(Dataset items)
◇ ◇ ◇
## src/rtl/serial_adder_ctrl.sv

```systemverilog
// Bit-serial adder controller: one shared 1-bit adder cell sequenced LSB first over WIDTH cycles.
// Optional subtract mode is enabled by defining SERIAL_ADDER_SUB_EN (adds a Sub port).

module serial_adder_ctrl_ha (
  input  logic a,
  input  logic b,
  output logic s,
  output logic c
);
  assign s = a ^ b;
  assign c = a & b;
endmodule

module serial_adder_ctrl #(
  parameter int WIDTH = 8
) (
  input  logic             CLK,
  input  logic             RST,
  input  logic             Start,
  input  logic [WIDTH-1:0] A,
  input  logic [WIDTH-1:0] B,
  input  logic             Cin,
`ifdef SERIAL_ADDER_SUB_EN
  input  logic             Sub,
`endif
  output logic             Busy,
  output logic             Done,
  output logic [WIDTH-1:0] Sum,
  output logic             Cout
);

  localparam int CW = $clog2(WIDTH + 1);
  localparam logic [CW-1:0] LAST = CW'(WIDTH - 1);

  typedef enum logic [1:0] {IDLE, RUN, DONE} state_t;

  state_t           state, state_next;
  logic [WIDTH-1:0] op_a, op_b, psum;
  logic             carry;
  logic [CW-1:0]    count;

  logic             accept, last;
  logic             ha1_s, ha1_c, bit_s, ha2_c, bit_c;
  logic [WIDTH:0]   psum_ext;
  logic [WIDTH-1:0] b_load;
  logic             c_load;

  serial_adder_ctrl_ha ha1 (.a(op_a[0]), .b(op_b[0]), .s(ha1_s), .c(ha1_c));
  serial_adder_ctrl_ha ha2 (.a(ha1_s),   .b(carry),   .s(bit_s), .c(ha2_c));
  assign bit_c = ha1_c | ha2_c;

  // Shift via a WIDTH+1 concatenation so WIDTH=1 needs no special case.
  assign psum_ext = {bit_s, psum};

`ifdef SERIAL_ADDER_SUB_EN
  assign b_load = Sub ? ~B : B;
  assign c_load = Sub ? 1'b1 : Cin;
`else
  assign b_load = B;
  assign c_load = Cin;
`endif

  assign accept = Start && (state == IDLE || state == DONE);
  assign last   = (count == LAST);
  assign Busy   = (state == RUN);
  assign Done   = (state == DONE);

  always_comb begin
    state_next = state;
    case (state)
      IDLE:    if (Start) state_next = RUN;
      RUN:     if (last)  state_next = DONE;
      DONE:    state_next = Start ? RUN : IDLE;
      default: state_next = IDLE;
    endcase
  end

  always_ff @(posedge CLK) begin
    if (RST) state <= IDLE;
    else     state <= state_next;
  end

  always_ff @(posedge CLK) begin
    if (RST) begin
      op_a  <= '0;
      op_b  <= '0;
      psum  <= '0;
      carry <= 1'b0;
      count <= '0;
      Sum   <= '0;
      Cout  <= 1'b0;
    end else if (accept) begin
      op_a  <= A;
      op_b  <= b_load;
      psum  <= '0;
      carry <= c_load;
      count <= '0;
    end else if (state == RUN) begin
      op_a  <= op_a >> 1;
      op_b  <= op_b >> 1;
      psum  <= psum_ext[WIDTH:1];
      carry <= bit_c;
      count <= count + CW'(1);
      if (last) begin
        Sum  <= psum_ext[WIDTH:1];
        Cout <= bit_c;
      end
    end
  end

endmodule

```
◇ ◇ ◇
• [TASK GOAL]: Restate every record exactly, leaving nothing out.

• [EXERCISE RESULT]:
## src/rtl/serial_adder_ctrl.sv

```systemverilog
// Bit-serial adder controller: one shared 1-bit adder cell sequenced LSB first over WIDTH cycles.
// Optional subtract mode is enabled by defining SERIAL_ADDER_SUB_EN (adds a Sub port).

module serial_adder_ctrl_ha (
  input  logic a,
  input  logic b,
  output logic s,
  output logic c
);
  assign s = a ^ b;
  assign c = a & b;
endmodule

module serial_adder_ctrl #(
  parameter int WIDTH = 8
) (
  input  logic             CLK,
  input  logic             RST,
  input  logic             Start,
  input  logic [WIDTH-1:0] A,
  input  logic [WIDTH-1:0] B,
  input  logic             Cin,
`ifdef SERIAL_ADDER_SUB_EN
  input  logic             Sub,
`endif
  output logic             Busy,
  output logic             Done,
  output logic [WIDTH-1:0] Sum,
  output logic             Cout
);

  localparam int CW = $clog2(WIDTH + 1);
  localparam logic [CW-1:0] LAST = CW'(WIDTH - 1);

  typedef enum logic [1:0] {IDLE, RUN, DONE} state_t;

  state_t           state, state_next;
  logic [WIDTH-1:0] op_a, op_b, psum;
  logic             carry;
  logic [CW-1:0]    count;

  logic             accept, last;
  logic             ha1_s, ha1_c, bit_s, ha2_c, bit_c;
  logic [WIDTH:0]   psum_ext;
  logic [WIDTH-1:0] b_load;
  logic             c_load;

  serial_adder_ctrl_ha ha1 (.a(op_a[0]), .b(op_b[0]), .s(ha1_s), .c(ha1_c));
  serial_adder_ctrl_ha ha2 (.a(ha1_s),   .b(carry),   .s(bit_s), .c(ha2_c));
  assign bit_c = ha1_c | ha2_c;

  // Shift via a WIDTH+1 concatenation so WIDTH=1 needs no special case.
  assign psum_ext = {bit_s, psum};

`ifdef SERIAL_ADDER_SUB_EN
  assign b_load = Sub ? ~B : B;
  assign c_load = Sub ? 1'b1 : Cin;
`else
  assign b_load = B;
  assign c_load = Cin;
`endif

  assign accept = Start && (state == IDLE || state == DONE);
  assign last   = (count == LAST);
  assign Busy   = (state == RUN);
  assign Done   = (state == DONE);

  always_comb begin
    state_next = state;
    case (state)
      IDLE:    if (Start) state_next = RUN;
      RUN:     if (last)  state_next = DONE;
      DONE:    state_next = Start ? RUN : IDLE;
      default: state_next = IDLE;
    endcase
  end

  always_ff @(posedge CLK) begin
    if (RST) state <= IDLE;
    else     state <= state_next;
  end

  always_ff @(posedge CLK) begin
    if (RST) begin
      op_a  <= '0;
      op_b  <= '0;
      psum  <= '0;
      carry <= 1'b0;
      count <= '0;
      Sum   <= '0;
      Cout  <= 1'b0;
    end else if (accept) begin
      op_a  <= A;
      op_b  <= b_load;
      psum  <= '0;
      carry <= c_load;
      count <= '0;
    end else if (state == RUN) begin
      op_a  <= op_a >> 1;
      op_b  <= op_b >> 1;
      psum  <= psum_ext[WIDTH:1];
      carry <= bit_c;
      count <= count + CW'(1);
      if (last) begin
        Sum  <= psum_ext[WIDTH:1];
        Cout <= bit_c;
      end
    end
  end

endmodule

```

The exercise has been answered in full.